> **Requirement**:
What is the number of lines in this data that contain the word "must"? Give the number alone.

━━━ Supplied information ━━━

**src/rtl/layerio_bank_sequencer_if.sv**
```systemverilog
// Handshake bundle between the layer sequencer (master) and the layer-IO bank sequencer (slave).
interface layerio_bank_sequencer_if #(
  parameter int unsigned NUM_BANKS = 3,
  parameter int unsigned LAYER_W   = 16
);
  localparam int unsigned SEL_W = $clog2(NUM_BANKS);

  logic                 start;
  logic [LAYER_W-1:0]   num_layers;
  logic [NUM_BANKS-1:0] wr_done;
  logic                 rd_done;
  logic [SEL_W-1:0]     wrsel;
  logic [SEL_W-1:0]     rdsel;
  logic [NUM_BANKS-1:0] soft_reset;
  logic                 wrote_layer;
  logic                 wrote_inference;
  logic [LAYER_W-1:0]   layer_idx;
  logic                 busy;
  logic                 err;

  modport master (
    output start, num_layers, wr_done, rd_done,
    input  wrsel, rdsel, soft_reset, wrote_layer, wrote_inference, layer_idx, busy, err
  );

  modport slave (
    input  start, num_layers, wr_done, rd_done,
    output wrsel, rdsel, soft_reset, wrote_layer, wrote_inference, layer_idx, busy, err
  );
endinterface

```
**src/rtl/layerio_bank_sequencer.sv**
```systemverilog
// Per-layer read/write bank rotation over NUM_BANKS layer-IO memories with soft-reset of released banks.
// Optional macro LAYERIO_INPUT_BANK_RESERVE_EN keeps INPUT_BANK out of the rotation after layer 0.
module layerio_bank_sequencer #(
  parameter int unsigned NUM_BANKS  = 3,
  parameter int unsigned INPUT_BANK = 0,
  parameter int unsigned LAYER_W    = 16
) (
  input  logic clk,
  input  logic reset,
  layerio_bank_sequencer_if.slave bus
);
  localparam int unsigned SEL_W = $clog2(NUM_BANKS);

`ifdef LAYERIO_INPUT_BANK_RESERVE_EN
  if (NUM_BANKS < 3) begin : g_bank_count_check
    $error("layerio_bank_sequencer: NUM_BANKS must be >= 3 when the input bank is reserved");
  end
`else
  if (NUM_BANKS < 2) begin : g_bank_count_check
    $error("layerio_bank_sequencer: NUM_BANKS must be >= 2");
  end
`endif
  if (INPUT_BANK >= NUM_BANKS) begin : g_input_bank_check
    $error("layerio_bank_sequencer: INPUT_BANK out of range");
  end

  typedef enum logic {IDLE, RUN} state_t;

  // Successor bank in the rotation; skips the reserved input bank when enabled.
  function automatic logic [SEL_W-1:0] next_bank(input logic [SEL_W-1:0] b);
    int unsigned n;
    n = 32'(b) + 32'd1;
    if (n >= NUM_BANKS) n = 32'd0;
`ifdef LAYERIO_INPUT_BANK_RESERVE_EN
    if (n == INPUT_BANK) n = ((n + 32'd1) >= NUM_BANKS) ? 32'd0 : n + 32'd1;
`endif
    return SEL_W'(n);
  endfunction

  state_t               state_q, state_d;
  logic [SEL_W-1:0]     rdsel_q, rdsel_d;
  logic [SEL_W-1:0]     wrsel_q, wrsel_d;
  logic [LAYER_W-1:0]   layer_idx_q, layer_idx_d;
  logic [LAYER_W-1:0]   num_layers_q, num_layers_d;
  logic                 wr_seen_q, wr_seen_d;
  logic                 rd_seen_q, rd_seen_d;
  logic [NUM_BANKS-1:0] soft_reset_q, soft_reset_d;
  logic                 wrote_layer_q, wrote_layer_d;
  logic                 wrote_inference_q, wrote_inference_d;
  logic                 busy_q, busy_d;
  logic                 err_q, err_d;

  logic [SEL_W-1:0]     rst_rdsel;
  logic [SEL_W-1:0]     rst_wrsel;
  logic [NUM_BANKS-1:0] wr_mask;
  logic [NUM_BANKS-1:0] rd_mask;
  logic                 wr_hit;
  logic                 wr_bad;

  assign rst_rdsel = SEL_W'(INPUT_BANK);
  assign rst_wrsel = next_bank(SEL_W'(INPUT_BANK));
  assign wr_mask   = NUM_BANKS'(1) << wrsel_q;
  assign rd_mask   = NUM_BANKS'(1) << rdsel_q;
  assign wr_hit    = |(bus.wr_done & wr_mask);
  assign wr_bad    = |(bus.wr_done & ~wr_mask);

  // State and registered outputs.
  always_ff @(posedge clk) begin
    if (reset) begin
      state_q           <= IDLE;
      rdsel_q           <= rst_rdsel;
      wrsel_q           <= rst_wrsel;
      layer_idx_q       <= '0;
      num_layers_q      <= '0;
      wr_seen_q         <= 1'b0;
      rd_seen_q         <= 1'b0;
      soft_reset_q      <= '0;
      wrote_layer_q     <= 1'b0;
      wrote_inference_q <= 1'b0;
      busy_q            <= 1'b0;
      err_q             <= 1'b0;
    end else begin
      state_q           <= state_d;
      rdsel_q           <= rdsel_d;
      wrsel_q           <= wrsel_d;
      layer_idx_q       <= layer_idx_d;
      num_layers_q      <= num_layers_d;
      wr_seen_q         <= wr_seen_d;
      rd_seen_q         <= rd_seen_d;
      soft_reset_q      <= soft_reset_d;
      wrote_layer_q     <= wrote_layer_d;
      wrote_inference_q <= wrote_inference_d;
      busy_q            <= busy_d;
      err_q             <= err_d;
    end
  end

  // Next-state: completion tracking, bank advance and protocol error detection.
  always_comb begin
    state_d           = state_q;
    rdsel_d           = rdsel_q;
    wrsel_d           = wrsel_q;
    layer_idx_d       = layer_idx_q;
    num_layers_d      = num_layers_q;
    wr_seen_d         = wr_seen_q;
    rd_seen_d         = rd_seen_q;
    soft_reset_d      = '0;
    wrote_layer_d     = 1'b0;
    wrote_inference_d = 1'b0;
    busy_d            = busy_q;
    err_d             = err_q;

    case (state_q)
      IDLE: begin
        busy_d = 1'b0;
        if ((|bus.wr_done) || bus.rd_done) err_d = 1'b1;
        if (bus.start) begin
          if (bus.num_layers != '0) begin
            num_layers_d = bus.num_layers;
            layer_idx_d  = '0;
            wr_seen_d    = 1'b0;
            rd_seen_d    = 1'b0;
            state_d      = RUN;
            busy_d       = 1'b1;
          end else begin
            wrote_inference_d = 1'b1;
          end
        end
      end

      RUN: begin
        if (wr_bad || (wr_hit && wr_seen_q) || (bus.rd_done && rd_seen_q)) err_d = 1'b1;
        wr_seen_d = wr_seen_q | wr_hit;
        rd_seen_d = rd_seen_q | bus.rd_done;

        if (wr_seen_d && rd_seen_d) begin
          wr_seen_d     = 1'b0;
          rd_seen_d     = 1'b0;
          wrote_layer_d = 1'b1;
`ifdef LAYERIO_INPUT_BANK_RESERVE_EN
          if (rdsel_q != rst_rdsel) soft_reset_d = rd_mask;
`else
          soft_reset_d = rd_mask;
`endif
          if (layer_idx_q == (num_layers_q - LAYER_W'(1))) begin
            wrote_inference_d = 1'b1;
            state_d           = IDLE;
            busy_d            = 1'b0;
            rdsel_d           = rst_rdsel;
            wrsel_d           = rst_wrsel;
            layer_idx_d       = '0;
          end else begin
            rdsel_d     = wrsel_q;
            wrsel_d     = next_bank(wrsel_q);
            layer_idx_d = layer_idx_q + LAYER_W'(1);
          end
        end
      end

      default: state_d = IDLE;
    endcase
  end

  assign bus.rdsel           = rdsel_q;
  assign bus.wrsel           = wrsel_q;
  assign bus.layer_idx       = layer_idx_q;
  assign bus.soft_reset      = soft_reset_q;
  assign bus.wrote_layer     = wrote_layer_q;
  assign bus.wrote_inference = wrote_inference_q;
  assign bus.busy            = busy_q;
  assign bus.err             = err_q;
endmodule

```
**src/flat_wrapper.sv**
```systemverilog
// flat-port wrapper written by rule: the top's interface ports become plain ports
module layerio_bank_sequencer_flat 
#(
  parameter int unsigned NUM_BANKS  = 3,
  parameter int unsigned INPUT_BANK = 0,
  parameter int unsigned LAYER_W    = 16
)
  (clk, reset, bus_start, bus_num_layers, bus_wr_done, bus_rd_done, bus_wrsel, bus_rdsel, bus_soft_reset, bus_wrote_layer, bus_wrote_inference, bus_layer_idx, bus_busy, bus_err);
  layerio_bank_sequencer_if #(.NUM_BANKS(NUM_BANKS), .LAYER_W(LAYER_W)) bus_i ();
  input  logic clk;
  input  logic reset;
  input wire logic [$bits(bus_i.start)-1:0] bus_start;
  input wire logic [$bits(bus_i.num_layers)-1:0] bus_num_layers;
  input wire logic [$bits(bus_i.wr_done)-1:0] bus_wr_done;
  input wire logic [$bits(bus_i.rd_done)-1:0] bus_rd_done;
  output wire logic [$bits(bus_i.wrsel)-1:0] bus_wrsel;
  output wire logic [$bits(bus_i.rdsel)-1:0] bus_rdsel;
  output wire logic [$bits(bus_i.soft_reset)-1:0] bus_soft_reset;
  output wire logic [$bits(bus_i.wrote_layer)-1:0] bus_wrote_layer;
  output wire logic [$bits(bus_i.wrote_inference)-1:0] bus_wrote_inference;
  output wire logic [$bits(bus_i.layer_idx)-1:0] bus_layer_idx;
  output wire logic [$bits(bus_i.busy)-1:0] bus_busy;
  output wire logic [$bits(bus_i.err)-1:0] bus_err;
  assign bus_i.start = bus_start;
  assign bus_i.num_layers = bus_num_layers;
  assign bus_i.wr_done = bus_wr_done;
  assign bus_i.rd_done = bus_rd_done;
  assign bus_wrsel = bus_i.wrsel;
  assign bus_rdsel = bus_i.rdsel;
  assign bus_soft_reset = bus_i.soft_reset;
  assign bus_wrote_layer = bus_i.wrote_layer;
  assign bus_wrote_inference = bus_i.wrote_inference;
  assign bus_layer_idx = bus_i.layer_idx;
  assign bus_busy = bus_i.busy;
  assign bus_err = bus_i.err;
  layerio_bank_sequencer #(.NUM_BANKS(NUM_BANKS), .INPUT_BANK(INPUT_BANK), .LAYER_W(LAYER_W)) u_core (.clk(clk), .reset(reset), .bus(bus_i));
endmodule
```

━━━

> **Exercise output**:
2